140 characters = $15,000

I know, I am preaching to the choir, but tell me again that Twitter isn’t effective for educators?!?

A few weeks ago, I had a problem.  Back in June, I ordered a new reading series from a national company.  The order was for around $50,000.  While we were patient though July and mid-August, teachers were getting panicked being that we had no new reading materials for this fall.  I also given the go-ahead to discard previous materials.

The first week of school comes around, and we still don’t have our reading materials.  My BA and purchasing staff made numerous phone calls to no avail.  We finally made a breakthrough, and found out that the entire order was sitting in a shipping warehouse amid a label error and was on its way.  We received the items the following Friday, two weeks into the school year.

Upon unpacking the order, we found out that what was shipped and what was ordered was way off.  WAY off.  We came up with a missing list and called the company.  And called again. And again. And again. We were getting nowhere for weeks, and my teachers and students did not have the proper tools to implement their program.
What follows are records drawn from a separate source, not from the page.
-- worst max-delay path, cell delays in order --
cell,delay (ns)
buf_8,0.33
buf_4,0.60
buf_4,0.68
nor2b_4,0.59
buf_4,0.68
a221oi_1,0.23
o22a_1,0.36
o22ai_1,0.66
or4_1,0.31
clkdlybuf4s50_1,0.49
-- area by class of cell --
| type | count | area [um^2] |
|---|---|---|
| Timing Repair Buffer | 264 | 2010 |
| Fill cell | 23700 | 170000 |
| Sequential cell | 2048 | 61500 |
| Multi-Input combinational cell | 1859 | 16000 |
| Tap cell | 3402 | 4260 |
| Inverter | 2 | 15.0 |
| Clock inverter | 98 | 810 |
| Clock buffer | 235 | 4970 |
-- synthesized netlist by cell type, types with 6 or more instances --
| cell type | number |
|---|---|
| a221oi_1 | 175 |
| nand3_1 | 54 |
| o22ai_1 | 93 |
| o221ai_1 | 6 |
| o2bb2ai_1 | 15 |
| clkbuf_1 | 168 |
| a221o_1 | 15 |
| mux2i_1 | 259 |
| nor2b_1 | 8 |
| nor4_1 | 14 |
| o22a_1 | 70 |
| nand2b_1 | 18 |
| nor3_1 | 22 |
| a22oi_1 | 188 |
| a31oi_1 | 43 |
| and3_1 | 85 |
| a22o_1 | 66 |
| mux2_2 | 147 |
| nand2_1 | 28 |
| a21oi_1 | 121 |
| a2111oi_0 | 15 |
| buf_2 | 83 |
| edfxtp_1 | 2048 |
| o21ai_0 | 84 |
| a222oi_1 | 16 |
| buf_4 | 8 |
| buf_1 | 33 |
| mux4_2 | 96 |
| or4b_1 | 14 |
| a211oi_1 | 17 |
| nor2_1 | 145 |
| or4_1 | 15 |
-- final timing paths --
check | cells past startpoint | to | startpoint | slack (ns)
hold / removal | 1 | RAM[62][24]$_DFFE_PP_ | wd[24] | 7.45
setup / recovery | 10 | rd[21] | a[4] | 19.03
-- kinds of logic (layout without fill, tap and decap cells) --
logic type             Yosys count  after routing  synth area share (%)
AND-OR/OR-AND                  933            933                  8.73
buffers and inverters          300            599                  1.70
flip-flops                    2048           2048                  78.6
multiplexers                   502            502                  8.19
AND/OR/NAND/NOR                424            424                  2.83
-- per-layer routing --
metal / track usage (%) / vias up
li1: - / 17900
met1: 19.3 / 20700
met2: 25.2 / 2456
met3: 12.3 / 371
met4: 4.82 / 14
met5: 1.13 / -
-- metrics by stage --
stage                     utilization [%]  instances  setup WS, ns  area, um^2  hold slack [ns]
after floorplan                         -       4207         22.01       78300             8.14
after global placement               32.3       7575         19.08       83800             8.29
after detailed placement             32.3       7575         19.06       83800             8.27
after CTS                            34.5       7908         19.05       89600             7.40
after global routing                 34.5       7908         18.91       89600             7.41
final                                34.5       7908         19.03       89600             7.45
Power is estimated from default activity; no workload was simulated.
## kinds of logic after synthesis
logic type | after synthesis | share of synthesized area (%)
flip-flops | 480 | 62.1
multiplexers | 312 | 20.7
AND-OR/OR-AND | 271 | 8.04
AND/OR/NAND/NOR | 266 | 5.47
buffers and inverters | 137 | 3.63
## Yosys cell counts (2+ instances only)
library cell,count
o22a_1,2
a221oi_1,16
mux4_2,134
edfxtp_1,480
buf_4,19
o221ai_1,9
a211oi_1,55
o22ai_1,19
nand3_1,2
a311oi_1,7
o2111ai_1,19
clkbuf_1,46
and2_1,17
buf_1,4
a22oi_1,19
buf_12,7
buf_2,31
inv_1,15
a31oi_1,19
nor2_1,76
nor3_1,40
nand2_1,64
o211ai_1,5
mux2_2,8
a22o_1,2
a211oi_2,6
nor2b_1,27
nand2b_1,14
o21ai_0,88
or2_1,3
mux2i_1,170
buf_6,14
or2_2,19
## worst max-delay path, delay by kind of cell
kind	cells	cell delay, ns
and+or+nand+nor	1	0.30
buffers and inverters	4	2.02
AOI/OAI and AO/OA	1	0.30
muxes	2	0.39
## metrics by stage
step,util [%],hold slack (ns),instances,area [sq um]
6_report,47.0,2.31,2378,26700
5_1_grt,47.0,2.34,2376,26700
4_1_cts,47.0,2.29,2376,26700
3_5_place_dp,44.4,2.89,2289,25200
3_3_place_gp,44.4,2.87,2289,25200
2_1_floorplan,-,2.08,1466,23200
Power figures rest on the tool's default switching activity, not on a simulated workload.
==> flow/config.mk <==
export PLATFORM = sky130hd
export DESIGN_NAME = ysyx_22050243_mem
export DESIGN_NICKNAME = ysyx_22050243_mem
export VERILOG_FILES = /design/flow/design.v
export SDC_FILE = /design/flow/constraint.sdc
export NUM_CORES = 4
export LEC_CHECK = 1
export CORE_AREA = 10 10 397 397
export DIE_AREA = 0 0 407 407
==> flow/run.sh <==
#!/bin/bash
# OpenROAD 26Q1-2900-gdf79404cd8, Yosys 0.63+post, stock flow scripts
make -C /OpenROAD-flow-scripts/flow DESIGN_CONFIG=/design/flow/config.mk WORK_HOME=/design/flow/orfs finish
$ cat /design/flow/config.mk
export PLATFORM = sky130hd
export DESIGN_NAME = ysyx_22050243_axi_rw
export DESIGN_NICKNAME = ysyx_22050243_axi_rw
export VERILOG_FILES = /design/flow/design.v
export SDC_FILE = /design/flow/constraint.sdc
export NUM_CORES = 4
export LEC_CHECK = 1
export CORE_AREA = 10 10 343 343
export DIE_AREA = 0 0 353 353
$ cat /design/flow/constraint.sdc
current_design ysyx_22050243_axi_rw

set clk_period 12.5
set clk_io_pct 0.2

create_clock -name clk0 -period $clk_period [get_ports {clk}]

set non_clock_inputs [all_inputs -no_clocks]
set_input_delay [expr $clk_period * $clk_io_pct] -clock clk0 $non_clock_inputs
set_output_delay [expr $clk_period * $clk_io_pct] -clock clk0 [all_outputs]
$ cat /design/flow/design.v
module ysyx_22050243_axi_rw # (
    parameter RW_DATA_WIDTH     = 64,
    parameter RW_ADDR_WIDTH     = 64, 
    parameter AXI_DATA_WIDTH    = 64,
    parameter AXI_ADDR_WIDTH    = 64, 
    parameter AXI_ID_WIDTH      = 4,
    parameter AXI_STRB_WIDTH    = AXI_DATA_WIDTH/8,
    parameter AXI_USER_WIDTH    = 1
)(
    input                               clk,
    input                               rst,
    input [63:0]                        d_req_addr,
    input [7:0]                         d_req_strb,
    input [128 - 1:0]      d_req_data,
    input                               d_req_wen,
    input                               d_req_valid,
    output                              d_res_valid,
    output reg[128 - 1:0]  d_mrdata,
    input [63:0]                        i_req_addr,
    input                               i_req_valid,
    output                              i_res_valid,
    output reg[128-1:0]    i_mrdata,
    input                               axi_aw_ready_i,              
    output                              axi_aw_valid_o,
    output [AXI_ADDR_WIDTH-1:0]         axi_aw_addr_o,
    output [2:0]                        axi_aw_prot_o,
    output [AXI_ID_WIDTH-1:0]           axi_aw_id_o,
    output [AXI_USER_WIDTH-1:0]         axi_aw_user_o,
    output [7:0]                        axi_aw_len_o,
    output [2:0]                        axi_aw_size_o,
    output [1:0]                        axi_aw_burst_o,
    output                              axi_aw_lock_o,
    output [3:0]                        axi_aw_cache_o,
    output [3:0]                        axi_aw_qos_o,
    output [3:0]                        axi_aw_region_o,
    input                               axi_w_ready_i,                
    output                              axi_w_valid_o,
    output [AXI_DATA_WIDTH-1:0]         axi_w_data_o,
    output [AXI_DATA_WIDTH/8-1:0]       axi_w_strb_o,
    output                              axi_w_last_o,
    output [AXI_USER_WIDTH-1:0]         axi_w_user_o,
    output                              axi_b_ready_o,                
    input                               axi_b_valid_i,
    input  [1:0]                        axi_b_resp_i, 
    input  [AXI_ID_WIDTH-1:0]           axi_b_id_i,
    input  [AXI_USER_WIDTH-1:0]         axi_b_user_i,
    input                               axi_ar_ready_i,            
    output                              axi_ar_valid_o,
    output [AXI_ADDR_WIDTH-1:0]         axi_ar_addr_o,
    output [2:0]                        axi_ar_prot_o,
    output [AXI_ID_WIDTH-1:0]           axi_ar_id_o,
    output [AXI_USER_WIDTH-1:0]         axi_ar_user_o,
    output [7:0]                        axi_ar_len_o,
    output [2:0]                        axi_ar_size_o,
    output [1:0]                        axi_ar_burst_o,
    output                              axi_ar_lock_o,
    output [3:0]                        axi_ar_cache_o,
    output [3:0]                        axi_ar_qos_o,
    output [3:0]                        axi_ar_region_o,
    output                              axi_r_ready_o,                 
    input                               axi_r_valid_i,                
    input  [1:0]                        axi_r_resp_i, 
    input  [AXI_DATA_WIDTH-1:0]         axi_r_data_i,
    input                               axi_r_last_i,
    input  [AXI_ID_WIDTH-1:0]           axi_r_id_i,
    input  [AXI_USER_WIDTH-1:0]         axi_r_user_i
);
    parameter [2:0] W_IDLE  = 3'b000;
    parameter [2:0] W_ADDR  = 3'b001;
    parameter [2:0] W_WRITE = 3'b010;
    parameter [2:0] W_WRITE_WAIT = 3'b101;
    parameter [2:0] W_RESP  = 3'b011;
    parameter [2:0] W_DONE  = 3'b100;
    parameter [2:0] R_IDLE  = 3'b000;
    parameter [2:0] R_INST_ADDR = 3'b001;
    parameter [2:0] R_INST_READ = 3'b010;
    parameter [2:0] R_DATA_ADDR = 3'b011;
    parameter [2:0] R_DATA_READ = 3'b100;
    parameter [2:0] R_INST_DONE = 3'b101;
    parameter [2:0] R_DATA_DONE = 3'b110;
    wire r_trans = 1'b1; 
    wire w_valid = d_req_wen & d_req_valid;
    wire r_valid = i_req_valid | d_req_valid;
    wire data_read = d_req_valid & !d_req_wen;
    wire inst_read = i_req_valid;
    reg mmio_rdone;
    reg mmio_wdone;
    wire aw_hs = axi_aw_ready_i & axi_aw_valid_o;
    wire ar_hs = axi_ar_ready_i & axi_ar_valid_o;
    wire w_hs  = axi_w_ready_i  & axi_w_valid_o;
    wire b_hs  = axi_b_ready_o  & axi_b_valid_i;
    wire r_hs  = axi_r_ready_o  & axi_r_valid_i;
    wire is_mmio = d_req_addr[31:28] == 4'ha && d_req_valid;
    wire w_done_first = w_hs;
    wire w_done_last  = w_hs & axi_w_last_o;
    wire r_done = r_hs & axi_r_last_i;
    wire trans_done = d_req_wen ? b_hs : r_done; 
    wire [AXI_DATA_WIDTH-1:0] r_addr =  
    r_state == R_INST_ADDR ? i_req_addr & 64'hffffffff_fffffff0 :
    r_state == R_DATA_ADDR ? is_mmio ? d_req_addr : d_req_addr & 64'hfffffffffffffff0 :
    0;
    reg[2:0] w_state;
    reg[2:0] r_state;
    wire w_state_addr  = (w_state == W_ADDR);
    wire w_state_resp  = 1'b1;
    wire w_state_write = (w_state == W_WRITE | w_state == W_WRITE_WAIT); 
    wire r_state_addr  = (r_state == R_INST_ADDR | r_state == R_DATA_ADDR);
    wire r_state_read  = (r_state == R_INST_READ | r_state == R_DATA_READ);
    assign i_res_valid = (r_state == R_INST_DONE);
    assign d_res_valid = (r_state == R_DATA_DONE & !is_mmio) 
    | (r_state == R_DATA_DONE & mmio_rdone  & is_mmio)
    ? 1'b1 : (w_state == W_DONE & !is_mmio) 
    | (w_state == W_DONE & is_mmio & mmio_wdone)
    ? w_valid : 1'b0;
    always @(posedge clk)begin
        if(rst)begin
            w_state <= W_IDLE;
            mmio_wdone <= 1'b0;
        end else begin
            if(w_valid | b_hs | w_state == W_DONE)begin
                case(w_state)
                    W_IDLE:begin
                      w_state <= W_ADDR;
                      mmio_wdone <= 1'b0;
                    end
                    W_ADDR: if(aw_hs) w_state <= W_WRITE;
                    W_WRITE:if(w_done_first)w_state  <= is_mmio ? W_RESP : W_WRITE_WAIT; 
                    W_WRITE_WAIT:if(w_done_last)w_state <= W_RESP; 
                    W_RESP:begin
                      if(b_hs)begin
                        w_state <= W_DONE;
                        if(is_mmio)begin
                          mmio_wdone <= 1'b1;
                        end
                      end
                    end
                    W_DONE:begin
                      w_state <= W_IDLE;
                    end
                    default:          w_state <= W_IDLE;
                endcase
            end
        end
    end
    always @(posedge clk)begin
        begin
            if(r_valid)begin
                case(r_state)
                    R_IDLE: begin
                        mmio_rdone <= 1'b0;
                        if(inst_read)        r_state <= R_INST_ADDR; 
                        else if(data_read)   r_state <= R_DATA_ADDR;
                    end
                    R_INST_ADDR: if(ar_hs)   r_state <= R_INST_READ;
                    R_INST_READ:
                      if(r_done)begin
                        r_state <= R_INST_DONE;
                        i_mrdata[127:64] <= axi_r_data_i;
                      end else if(r_hs)i_mrdata[63:0] <= axi_r_data_i;
                    R_DATA_ADDR: if(ar_hs)   r_state <= R_DATA_READ;
                    R_DATA_READ:
                      if(r_done)begin
                        r_state <= R_DATA_DONE;
                        if(is_mmio)begin
                          d_mrdata[63:0]   <= axi_r_data_i;
                          mmio_rdone <= 1'b1;
                        end else d_mrdata[127:64] <= axi_r_data_i;
                      end else if(r_hs)d_mrdata[63:0] <= axi_r_data_i;
                    R_INST_DONE: begin
                        r_state <= R_IDLE;
                    end
                    R_DATA_DONE: begin
                        r_state <= R_IDLE;
                    end
                    default:     r_state <= R_IDLE;
                endcase
            end
        end
    end
    parameter AXI_SIZE      = $clog2(AXI_DATA_WIDTH / 8);
    parameter MMIO_SIZE_R   = $clog2(AXI_DATA_WIDTH / 8);
    parameter MMIO_SIZE_W   = $clog2(32 / 8);
    wire [AXI_ID_WIDTH-1:0] axi_id              = {AXI_ID_WIDTH{1'b0}};
    wire [AXI_USER_WIDTH-1:0] axi_user          = {AXI_USER_WIDTH{1'b0}};
    wire [7:0] axi_wlen     = 8'b1;
    wire [7:0] axi_rlen     = 8'b1;
    wire [2:0] axi_size     = AXI_SIZE[2:0];
    wire [2:0] mmio_size_r    = MMIO_SIZE_R[2:0];
    wire [2:0] mmio_size_w    = MMIO_SIZE_W[2:0];
    assign axi_aw_valid_o   = w_state_addr;
    assign axi_aw_addr_o    = d_req_addr;
    assign axi_aw_prot_o    = 3'b000; 
    assign axi_aw_id_o      = axi_id;                                                                     
    assign axi_aw_user_o    = axi_user;                                                                          
    assign axi_aw_len_o     = is_mmio & d_req_wen ? 0 : axi_wlen;
    assign axi_aw_size_o    = is_mmio & d_req_wen ? mmio_size_w : axi_size;
    assign axi_aw_burst_o   = 2'b01;                                                             
    assign axi_aw_lock_o    = 1'b0;                                                                              
    assign axi_aw_cache_o   = 4'b0010;                                   
    assign axi_aw_qos_o     = 4'h0;                                                                              
    assign axi_aw_region_o  = 4'h0;                                                                              
    assign axi_w_valid_o    = w_state_write; 
    assign axi_w_data_o     = w_state == W_WRITE ? 
    (is_mmio & d_req_wen ? {2{d_req_data[31:0]}} : d_req_data[63:0]): d_req_data[127:64];
    assign axi_w_strb_o     = d_req_strb;
    assign axi_w_last_o     = (w_state == W_WRITE_WAIT |
    (is_mmio & d_req_wen & w_state == W_WRITE))
    ? 1'b1 : 1'b0;
    assign axi_w_user_o     = axi_user;                                                                          
    assign axi_b_ready_o    = w_state_resp;
    assign axi_ar_valid_o   = r_state_addr;
    assign axi_ar_addr_o    = r_addr;
    assign axi_ar_prot_o    = 3'b000; 
    assign axi_ar_id_o      = axi_id;         
    assign axi_ar_user_o    = axi_user;                                                                          
    assign axi_ar_len_o     = is_mmio & !d_req_wen & !i_req_valid ? 0 : axi_rlen;
    assign axi_ar_size_o    = is_mmio & !d_req_wen & !i_req_valid ? mmio_size_r : axi_size;
    assign axi_ar_burst_o   = 2'b01;
    assign axi_ar_lock_o    = 1'b0;                                                                              
    assign axi_ar_cache_o   = 4'b0010;                                  
    assign axi_ar_qos_o     = 4'h0;                                                                              
    assign axi_r_ready_o    = r_state_read;
endmodule
`/design/flow/design.v`:
```
`timescale 1ns / 1ps
module NS_CNTR(
    input UP, input CLK,
    input R,
    input reg [3:0] NUM = 0,
    output reg [3:0] NUMP
    );
    always_ff @ (posedge CLK)
    begin
        if (UP == 1) NUMP <= NUM + 1;
        else if (R == 1) NUMP <= 0;
        else NUMP <= NUM;
    end
endmodule
```
==> design.v <==
module v_write_back (
    input                      vid_wb_en_i,
    input                      vid_wb_sel_i,
    input   [4  : 0]   vid_wb_addr_i,
    input   [512-1 : 0]        valu_result_i,
    input   [512-1 : 0]        vmem_result_i,
    output                     vwb_en_o,
    output  [4  : 0]   vwb_addr_o,
    output  [512-1 : 0]        vwb_data_o
);
    assign vwb_en_o   = vid_wb_en_i;
    assign vwb_addr_o = vid_wb_addr_i;
    assign vwb_data_o = (vid_wb_sel_i) ? vmem_result_i : valu_result_i;
endmodule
Then the lightbulb went off.

In a mere 140 characters, taking around 30 seconds, I tweeted this:

Within 40 minutes, I got this:

I was put in touch with one of the regional vice presidents of the company. We spoke on the phone and pinpointed what was missing form our order.  It was also followed up with multiple apologies, an offering of in-person professional development, and a partial refund.
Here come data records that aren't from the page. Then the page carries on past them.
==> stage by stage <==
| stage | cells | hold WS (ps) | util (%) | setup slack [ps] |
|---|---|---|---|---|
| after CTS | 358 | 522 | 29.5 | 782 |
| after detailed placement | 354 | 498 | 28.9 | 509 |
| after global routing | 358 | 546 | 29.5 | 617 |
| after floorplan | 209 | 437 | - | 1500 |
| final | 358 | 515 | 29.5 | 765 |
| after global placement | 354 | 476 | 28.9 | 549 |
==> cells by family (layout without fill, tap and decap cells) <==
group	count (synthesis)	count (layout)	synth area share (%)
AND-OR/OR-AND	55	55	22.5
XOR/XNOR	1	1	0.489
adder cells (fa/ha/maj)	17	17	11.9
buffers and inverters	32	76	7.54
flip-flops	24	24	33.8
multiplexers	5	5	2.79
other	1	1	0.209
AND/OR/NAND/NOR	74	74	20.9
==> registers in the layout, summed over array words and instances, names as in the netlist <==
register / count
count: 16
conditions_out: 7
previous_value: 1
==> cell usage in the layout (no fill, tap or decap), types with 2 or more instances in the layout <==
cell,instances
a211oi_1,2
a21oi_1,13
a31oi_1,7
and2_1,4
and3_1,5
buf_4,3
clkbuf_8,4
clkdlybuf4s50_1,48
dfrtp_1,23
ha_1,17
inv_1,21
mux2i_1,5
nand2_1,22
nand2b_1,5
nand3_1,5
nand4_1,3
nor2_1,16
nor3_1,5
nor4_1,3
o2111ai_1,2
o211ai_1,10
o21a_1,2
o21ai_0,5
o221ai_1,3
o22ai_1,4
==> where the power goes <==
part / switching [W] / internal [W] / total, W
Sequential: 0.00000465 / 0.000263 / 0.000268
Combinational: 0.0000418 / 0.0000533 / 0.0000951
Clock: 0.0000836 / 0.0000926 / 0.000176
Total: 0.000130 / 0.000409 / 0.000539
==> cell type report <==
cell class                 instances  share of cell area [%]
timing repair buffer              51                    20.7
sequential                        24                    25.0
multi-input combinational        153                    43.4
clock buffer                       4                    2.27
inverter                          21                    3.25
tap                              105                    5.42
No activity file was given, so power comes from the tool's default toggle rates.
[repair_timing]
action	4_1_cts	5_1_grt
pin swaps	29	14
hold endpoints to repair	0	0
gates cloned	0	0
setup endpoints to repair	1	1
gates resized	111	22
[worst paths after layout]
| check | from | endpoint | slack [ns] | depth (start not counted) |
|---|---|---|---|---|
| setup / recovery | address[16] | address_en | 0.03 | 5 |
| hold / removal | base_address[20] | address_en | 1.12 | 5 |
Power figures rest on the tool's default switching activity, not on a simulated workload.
==> flow/config.mk <==
export PLATFORM = sky130hd
export DESIGN_NAME = btb
export DESIGN_NICKNAME = btb
export VERILOG_FILES = /design/flow/design.v
export SDC_FILE = /design/flow/constraint.sdc
export NUM_CORES = 4
export LEC_CHECK = 1
export CORE_UTILIZATION = 30
==> flow/constraint.sdc <==
current_design btb

set clk_period 13.3
set clk_io_pct 0.2

create_clock -name clk0 -period $clk_period [get_ports {clk}]

set non_clock_inputs [all_inputs -no_clocks]
set_input_delay [expr $clk_period * $clk_io_pct] -clock clk0 $non_clock_inputs
set_output_delay [expr $clk_period * $clk_io_pct] -clock clk0 [all_outputs]
==> flow/design.v <==
module btb(
    input clk,
    input rst,
    input [31:0] pc,
    input [31:0] update_pc,
    input update,
    input [31:0] update_target,
    input mispredicted,
    output [31:0] target_pc,
    output valid,
    output predictedTaken
);
    wire [2:0] read_index;
    wire [26:0] read_tag;
    wire [127:0] read_set;
    wire [2:0] update_index;
    wire [26:0] update_tag;
    wire [127:0] update_set;  
    wire [127:0] write_set;
    wire [7:0] LRU, next_LRU;
    wire next_LRU_read;
    wire next_LRU_write;
    reg reg_file_write;
    reg [127:0] reg_write_set;
    reg [2:0] reg_write_index;
    always @(posedge clk or posedge rst) begin
        if (rst) begin
            reg_file_write <= 0;
            reg_write_set <= 0;
            reg_write_index <= 0;
        end else begin
            reg_file_write <= update;   
            reg_write_set <= write_set;
            reg_write_index <= update_index;
        end
    end
    assign read_index = pc[4:2];
    assign read_tag = pc[31:5];
    assign update_index = update_pc[4:2];
    assign update_tag = update_pc[31:5];
    lru_reg lru_reg_inst(
        .clk(clk),
        .rst(rst),
        .LRU_updated(next_LRU),
        .LRU(LRU)
    );
    btb_file btb_file_inst(
        .clk(clk),
        .read_index(read_index),
        .update_index(update_index),
        .write_index(reg_write_index),
        .write_set(reg_write_set),
        .write_en(reg_file_write),
        .read_set(read_set),
        .update_set(update_set)
    );
    btb_read btb_read_inst(
        .read_set(read_set),
        .LRU(LRU),
        .read_tag(read_tag),
        .read_index(read_index),
        .next_LRU_read(next_LRU_read),
        .valid(valid),
        .predictedTaken(predictedTaken),
        .target(target_pc)
    );
    btb_write btb_write_inst(
        .update_set(update_set),
        .LRU(LRU),
        .update_tag(update_tag),
        .update_index(update_index),
        .update_target(update_target),
        .mispredicted(mispredicted),
        .write_set(write_set),
        .next_LRU_write(next_LRU_write)
    );
    lru_next lru_next_inst(
        .index(read_index),
        .update_index(update_index),
        .update_lru_read(next_LRU_read),
        .update_lru_write(next_LRU_write),
        .valid(valid),
        .update(update),
        .LRU(LRU),
        .next_LRU(next_LRU)
    );
endmodule
module btb_file (
    input clk,
    input [2:0] read_index,  
    input [2:0] update_index,
    input [2:0] write_index,
    input [127:0] write_set,
    input write_en,
    output wire [127:0] read_set,
    output wire [127:0] update_set  
);
    reg [127:0] file [7:0];
    integer i;
    initial begin
        for (i = 0; i < 8; i = i + 1)
            file[i] = 128'h0;
    end
    always @(posedge clk) begin
        if (write_en)
            file[write_index] <= write_set;
    end
    assign update_set = file[update_index];
    assign read_set = ((read_index == write_index) && write_en) ? write_set : file[read_index];
endmodule
module btb_read(
    input [127:0] read_set,
    input [7:0] LRU,
    input [26:0] read_tag,
    input [2:0] read_index,
    output next_LRU_read,
    output valid,
    output predictedTaken,
    output [31:0] target
);
    wire current_LRU_read;
    wire [63:0] branch1, branch2;
    wire valid1, valid2;
    wire [26:0] tag1, tag2;
    wire [31:0] target1, target2;
    wire [1:0] state1, state2;
    wire check_branch1, check_branch2;
    wire [1:0] current_state;
    assign branch1 = read_set[127:64];
    assign branch2 = read_set[63:0];
    assign valid1 = branch1[63];
    assign valid2 = branch2[63];
    assign tag1 = branch1[62:36];
    assign tag2 = branch2[62:36];
    assign target1 = branch1[35:4];
    assign target2 = branch2[35:4];
    assign state1 = branch1[3:2];
    assign state2 = branch2[3:2];
    assign check_branch1 = valid1 && (read_tag == tag1);
    assign check_branch2 = valid2 && (read_tag == tag2);
    assign valid = check_branch1 || check_branch2;
    assign target = check_branch1 ? target1 : target2;
    assign current_state = check_branch1 ? state1 : (
                           check_branch2 ? state2 : 2'b00);
    assign predictedTaken = current_state[1];
    assign current_LRU_read = LRU[read_index];
    assign next_LRU_read = valid ? check_branch2 : current_LRU_read;
endmodule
All of this was accomplished through the publishing of 140 characters.

A couple days later, when everything was finalized, this happened:

So, let the uneducated keep telling us that Twitter is a giant educator love-fest laced with unicorns, puppies, and rainbows. Those will be the same folks who will be sitting on the phone for hours, not getting anything done.


One thought on “140 characters = $15,000

  1. Jay — This speaks 1000% to the power of social media on so many levels. This is a fantastic story and should given to every nonbeliever and anti-social media administrator that creates policies that do not allow professionals to engage in these world-changing platforms.